Ultrafast element- and depth-resolved magnetization dynamics probed by transverse magneto-optical Kerr effect spectroscopy in the soft x-ray range

We report on time- and angle-resolved transverse magneto-optical Kerr effect spectroscopy in the soft x-ray range that, by analysis via polarization-dependent magnetic scattering simulations, allows us to determine the spatiotemporal and element-specific evolution of femtosecond laser-induced spin dynamics in nanostructured magnetic materials. In a ferrimagnetic GdFe thin-film system, we correlate a reshaping spectrum of the magneto-optical Kerr signal to depth-dependent magnetization dynamics and disentangle contributions due to nonequilibrium electron transport and nanoscale heat diffusion on their intrinsic timescales.

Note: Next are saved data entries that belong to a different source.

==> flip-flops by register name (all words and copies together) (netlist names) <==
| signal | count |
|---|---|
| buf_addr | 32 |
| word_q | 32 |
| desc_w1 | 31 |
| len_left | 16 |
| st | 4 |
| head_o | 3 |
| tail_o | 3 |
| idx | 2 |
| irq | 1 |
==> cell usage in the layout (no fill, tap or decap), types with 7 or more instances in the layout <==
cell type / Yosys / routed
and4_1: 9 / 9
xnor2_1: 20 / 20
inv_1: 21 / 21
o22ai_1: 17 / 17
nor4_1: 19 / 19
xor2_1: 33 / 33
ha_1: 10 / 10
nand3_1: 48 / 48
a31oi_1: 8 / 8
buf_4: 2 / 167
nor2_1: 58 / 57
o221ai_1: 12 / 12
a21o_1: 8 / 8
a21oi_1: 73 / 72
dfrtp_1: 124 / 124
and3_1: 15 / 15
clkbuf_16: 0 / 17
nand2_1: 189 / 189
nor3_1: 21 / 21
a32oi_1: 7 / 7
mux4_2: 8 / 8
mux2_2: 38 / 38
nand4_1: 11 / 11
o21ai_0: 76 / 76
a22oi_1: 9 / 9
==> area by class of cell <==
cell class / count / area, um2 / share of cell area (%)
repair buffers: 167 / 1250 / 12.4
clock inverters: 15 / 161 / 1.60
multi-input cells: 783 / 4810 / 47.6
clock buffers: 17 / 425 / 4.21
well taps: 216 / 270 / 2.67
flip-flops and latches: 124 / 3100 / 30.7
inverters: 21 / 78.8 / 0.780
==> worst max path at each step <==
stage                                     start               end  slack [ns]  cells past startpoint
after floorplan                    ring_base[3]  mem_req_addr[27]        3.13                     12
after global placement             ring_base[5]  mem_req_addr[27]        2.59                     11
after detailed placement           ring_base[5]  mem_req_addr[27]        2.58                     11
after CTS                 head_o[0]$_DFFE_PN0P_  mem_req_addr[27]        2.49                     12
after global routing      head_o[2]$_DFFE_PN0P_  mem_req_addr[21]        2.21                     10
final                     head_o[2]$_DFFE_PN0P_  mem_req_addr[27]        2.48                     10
### src/rtl/rx_irq_pkg.sv
// Package: shared identification codes and window arithmetic for the
// receive interrupt identification block.
package rx_irq_pkg;
    localparam logic [3:0] ID_NONE    = 4'b0001;
    localparam logic [3:0] ID_TRIGGER = 4'b0100;
    localparam logic [3:0] ID_TIMEOUT = 4'b1100;

    localparam int MIN_DATA_BITS = 5;

    // Window length in ticks for a given char_len code.
    function automatic int unsigned window_ticks(input logic [1:0] len,
                                                 input int unsigned chars,
                                                 input int unsigned extra);
        return chars * (MIN_DATA_BITS + int'(len) + extra);
    endfunction
endpackage
## src/rtl/rtc_pkg.sv

```systemverilog
package rtc_pkg;
    localparam int DW  = 32;
    localparam int AW  = 6;
    localparam int NCH = 2;

    localparam logic [AW-1:0] REG_SECS   = 6'h00;
    localparam logic [AW-1:0] REG_FRAC   = 6'h04;
    localparam logic [AW-1:0] REG_CAP_S  = 6'h08;
    localparam logic [AW-1:0] REG_CAP_F  = 6'h0C;
    localparam logic [AW-1:0] REG_FLAG   = 6'h20;
    localparam logic [AW-1:0] REG_ENA    = 6'h24;

    // channel n: compare at 0x10 + 8n, step at 0x14 + 8n
    function automatic logic [AW-1:0] cmp_off(input int ch);
        return AW'(16 + 8 * ch);
    endfunction

    function automatic logic [AW-1:0] step_off(input int ch);
        return AW'(20 + 8 * ch);
    endfunction

    typedef enum logic {
        CH_ARMED = 1'b0,
        CH_SPENT = 1'b1
    } ch_state_e;
endpackage

```

## src/rtl/rtc_timebase.sv

```systemverilog
module rtc_timebase #(
    parameter int DW       = 32,
    parameter int SUB_WRAP = 32768
) (
    input  logic          clk,
    input  logic          rst_n,
    input  logic          tick,
    input  logic          sec_wr,
    input  logic [DW-1:0] sec_wdata,
    output logic [DW-1:0] sec_q,
    output logic [DW-1:0] sub_q,
    output logic          sec_new
);
    localparam logic [DW-1:0] LAST = DW'(SUB_WRAP - 1);

    always_ff @(posedge clk or negedge rst_n) begin
        if (!rst_n) begin
            sec_q   <= '0;
            sub_q   <= '0;
            sec_new <= 1'b0;
        end else begin
            sec_new <= 1'b0;
            if (sec_wr) begin
                sec_q   <= sec_wdata;
                sub_q   <= '0;
                sec_new <= 1'b1;
            end else if (tick) begin
                if (sub_q == LAST) begin
                    sub_q   <= '0;
                    sec_q   <= sec_q + 1'b1;
                    sec_new <= 1'b1;
                end else begin
                    sub_q <= sub_q + 1'b1;
                end
            end
        end
    end


    frac_wrap_chk: assert property (@(posedge clk) disable iff (!rst_n)
        (tick && !sec_wr && sub_q == LAST) |=> (sub_q == '0 && sec_q == $past(sec_q) + 1'b1));


    secs_load_chk: assert property (@(posedge clk) disable iff (!rst_n)
        sec_wr |=> (sec_q == $past(sec_wdata) && sub_q == '0 && sec_new));
endmodule

```

## src/rtl/rtc_snap.sv

```systemverilog
module rtc_snap #(
    parameter int DW = 32
) (
    input  logic          clk,
    input  logic          rst_n,
    input  logic          cap_wr,
    input  logic [DW-1:0] sec_q,
    input  logic [DW-1:0] sub_q,
    output logic [DW-1:0] cap_sec,
    output logic [DW-1:0] cap_sub
);
    always_ff @(posedge clk or negedge rst_n) begin
        if (!rst_n) begin
            cap_sec <= '0;
            cap_sub <= '0;
        end else if (cap_wr) begin
            cap_sec <= sec_q;
            cap_sub <= sub_q;
        end
    end


    snap_pair_chk: assert property (@(posedge clk) disable iff (!rst_n)
        cap_wr |=> (cap_sec == $past(sec_q) && cap_sub == $past(sub_q)));
endmodule

```

## src/rtl/rtc_alarm_chan.sv

```systemverilog
module rtc_alarm_chan
    import rtc_pkg::*;
#(
    parameter int DW = 32
) (
    input  logic          clk,
    input  logic          rst_n,
    input  logic [DW-1:0] sec_q,
    input  logic          sec_new,
    input  logic          cmp_wr,
    input  logic          step_wr,
    input  logic [DW-1:0] wdata,
    input  logic          flag_clr,
    input  logic          en,
    output logic [DW-1:0] cmp_q,
    output logic [DW-1:0] step_q,
    output logic          flag_q,
    output logic          irq
);
    ch_state_e state_q, state_d;
    logic      hit;

    assign hit = (state_q == CH_ARMED) && sec_new && (cmp_q == sec_q);

    // next-state
    always_comb begin
        state_d = state_q;
        unique case (state_q)
            CH_ARMED: if (hit && step_q == '0 && !cmp_wr) state_d = CH_SPENT; // expire
            CH_SPENT: if (cmp_wr) state_d = CH_ARMED;                         // rearm
            default:  state_d = CH_ARMED;
        endcase
    end

    // state register
    always_ff @(posedge clk or negedge rst_n) begin
        if (!rst_n) state_q <= CH_ARMED;
        else        state_q <= state_d;
    end

    // compare, step, flag
    always_ff @(posedge clk or negedge rst_n) begin
        if (!rst_n) begin
            cmp_q  <= '0;
            step_q <= '0;
            flag_q <= 1'b0;
        end else begin
            if (cmp_wr)   cmp_q <= wdata;
            else if (hit) cmp_q <= cmp_q + step_q;
            if (step_wr)  step_q <= wdata;
            flag_q <= hit | (flag_q & ~flag_clr);
        end
    end

    // outputs
    always_comb begin
        irq = flag_q & en;
    end


    cmp_step_chk: assert property (@(posedge clk) disable iff (!rst_n)
        (hit && !cmp_wr) |=> (flag_q && cmp_q == $past(cmp_q) + $past(step_q)));


    flag_set_wins_chk: assert property (@(posedge clk) disable iff (!rst_n)
        (hit && flag_clr) |=> flag_q);


    spent_hold_chk: assert property (@(posedge clk) disable iff (!rst_n)
        (state_q == CH_SPENT && !cmp_wr) |=> ($stable(cmp_q) && state_q == CH_SPENT));
endmodule

```

## src/rtl/rtc_alarm_core.sv

```systemverilog
module rtc_alarm_core
    import rtc_pkg::*;
#(
    parameter int SUB_WRAP = 32768
) (
    input  logic          clk,
    input  logic          rst_n,
    input  logic          tick,
    input  logic          bus_wr,
    input  logic [AW-1:0] bus_addr,
    input  logic [DW-1:0] bus_wdata,
    output logic [DW-1:0] bus_rdata,
    output logic [NCH-1:0] alarm_irq
);
    logic [DW-1:0]  sec_q, sub_q, cap_sec, cap_sub;
    logic           sec_new;
    logic [NCH-1:0] en_q;
    logic [NCH-1:0] flag_vec;
    logic [DW-1:0]  cmp_arr  [NCH];
    logic [DW-1:0]  step_arr [NCH];

    logic sec_wr, cap_wr, ena_wr;
    assign sec_wr = bus_wr && (bus_addr == REG_SECS);
    assign cap_wr = bus_wr && ((bus_addr == REG_CAP_S) || (bus_addr == REG_CAP_F));
    assign ena_wr = bus_wr && (bus_addr == REG_ENA);

    rtc_timebase #(.DW(DW), .SUB_WRAP(SUB_WRAP)) u_tb (
        .clk(clk), .rst_n(rst_n), .tick(tick),
        .sec_wr(sec_wr), .sec_wdata(bus_wdata),
        .sec_q(sec_q), .sub_q(sub_q), .sec_new(sec_new)
    );

    rtc_snap #(.DW(DW)) u_snap (
        .clk(clk), .rst_n(rst_n), .cap_wr(cap_wr),
        .sec_q(sec_q), .sub_q(sub_q),
        .cap_sec(cap_sec), .cap_sub(cap_sub)
    );

    always_ff @(posedge clk or negedge rst_n) begin
        if (!rst_n)      en_q <= '0;
        else if (ena_wr) en_q <= bus_wdata[NCH-1:0];
    end

    for (genvar gi = 0; gi < NCH; gi++) begin : g_ch
        logic cmp_wr, step_wr, clr;
        assign cmp_wr  = bus_wr && (bus_addr == cmp_off(gi));
        assign step_wr = bus_wr && (bus_addr == step_off(gi));
        assign clr     = bus_wr && (bus_addr == REG_FLAG) && bus_wdata[gi];

        rtc_alarm_chan #(.DW(DW)) u_ch (
            .clk(clk), .rst_n(rst_n),
            .sec_q(sec_q), .sec_new(sec_new),
            .cmp_wr(cmp_wr), .step_wr(step_wr), .wdata(bus_wdata),
            .flag_clr(clr), .en(en_q[gi]),
            .cmp_q(cmp_arr[gi]), .step_q(step_arr[gi]),
            .flag_q(flag_vec[gi]), .irq(alarm_irq[gi])
        );
    end

    always_comb begin
        bus_rdata = '0;
        case (bus_addr)
            REG_SECS:  bus_rdata = sec_q;
            REG_FRAC:  bus_rdata = sub_q;
            REG_CAP_S: bus_rdata = cap_sec;
            REG_CAP_F: bus_rdata = cap_sub;
            REG_FLAG:  bus_rdata = DW'(flag_vec);
            REG_ENA:   bus_rdata = DW'(en_q);
            default:   bus_rdata = '0;
        endcase
        for (int c = 0; c < NCH; c++) begin
            if (bus_addr == cmp_off(c))  bus_rdata = cmp_arr[c];
            if (bus_addr == step_off(c)) bus_rdata = step_arr[c];
        end
    end


    irq_gate_chk: assert property (@(posedge clk) disable iff (!rst_n)
        ena_wr |=> (alarm_irq == ($past(bus_wdata[NCH-1:0]) & flag_vec)));
endmodule

```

Our Letter provides a quantitative insight into light-driven spin dynamics occurring at buried interfaces of complex magnetic heterostructures, which can be tailored and functionalized for future optospintronic devices.

Automated summary

We investigated the femtosecond laser-induced spin dynamics in nanostructured magnetic materials using time- and angle-resolved transverse magneto-optical Kerr effect spectroscopy in the soft x-ray range. Through polarization-dependent magnetic scattering simulations, we determined the spatiotemporal and element-specific evolution of spin dynamics and understand the contributions from nonequilibrium electron transport and nanoscale heat diffusion.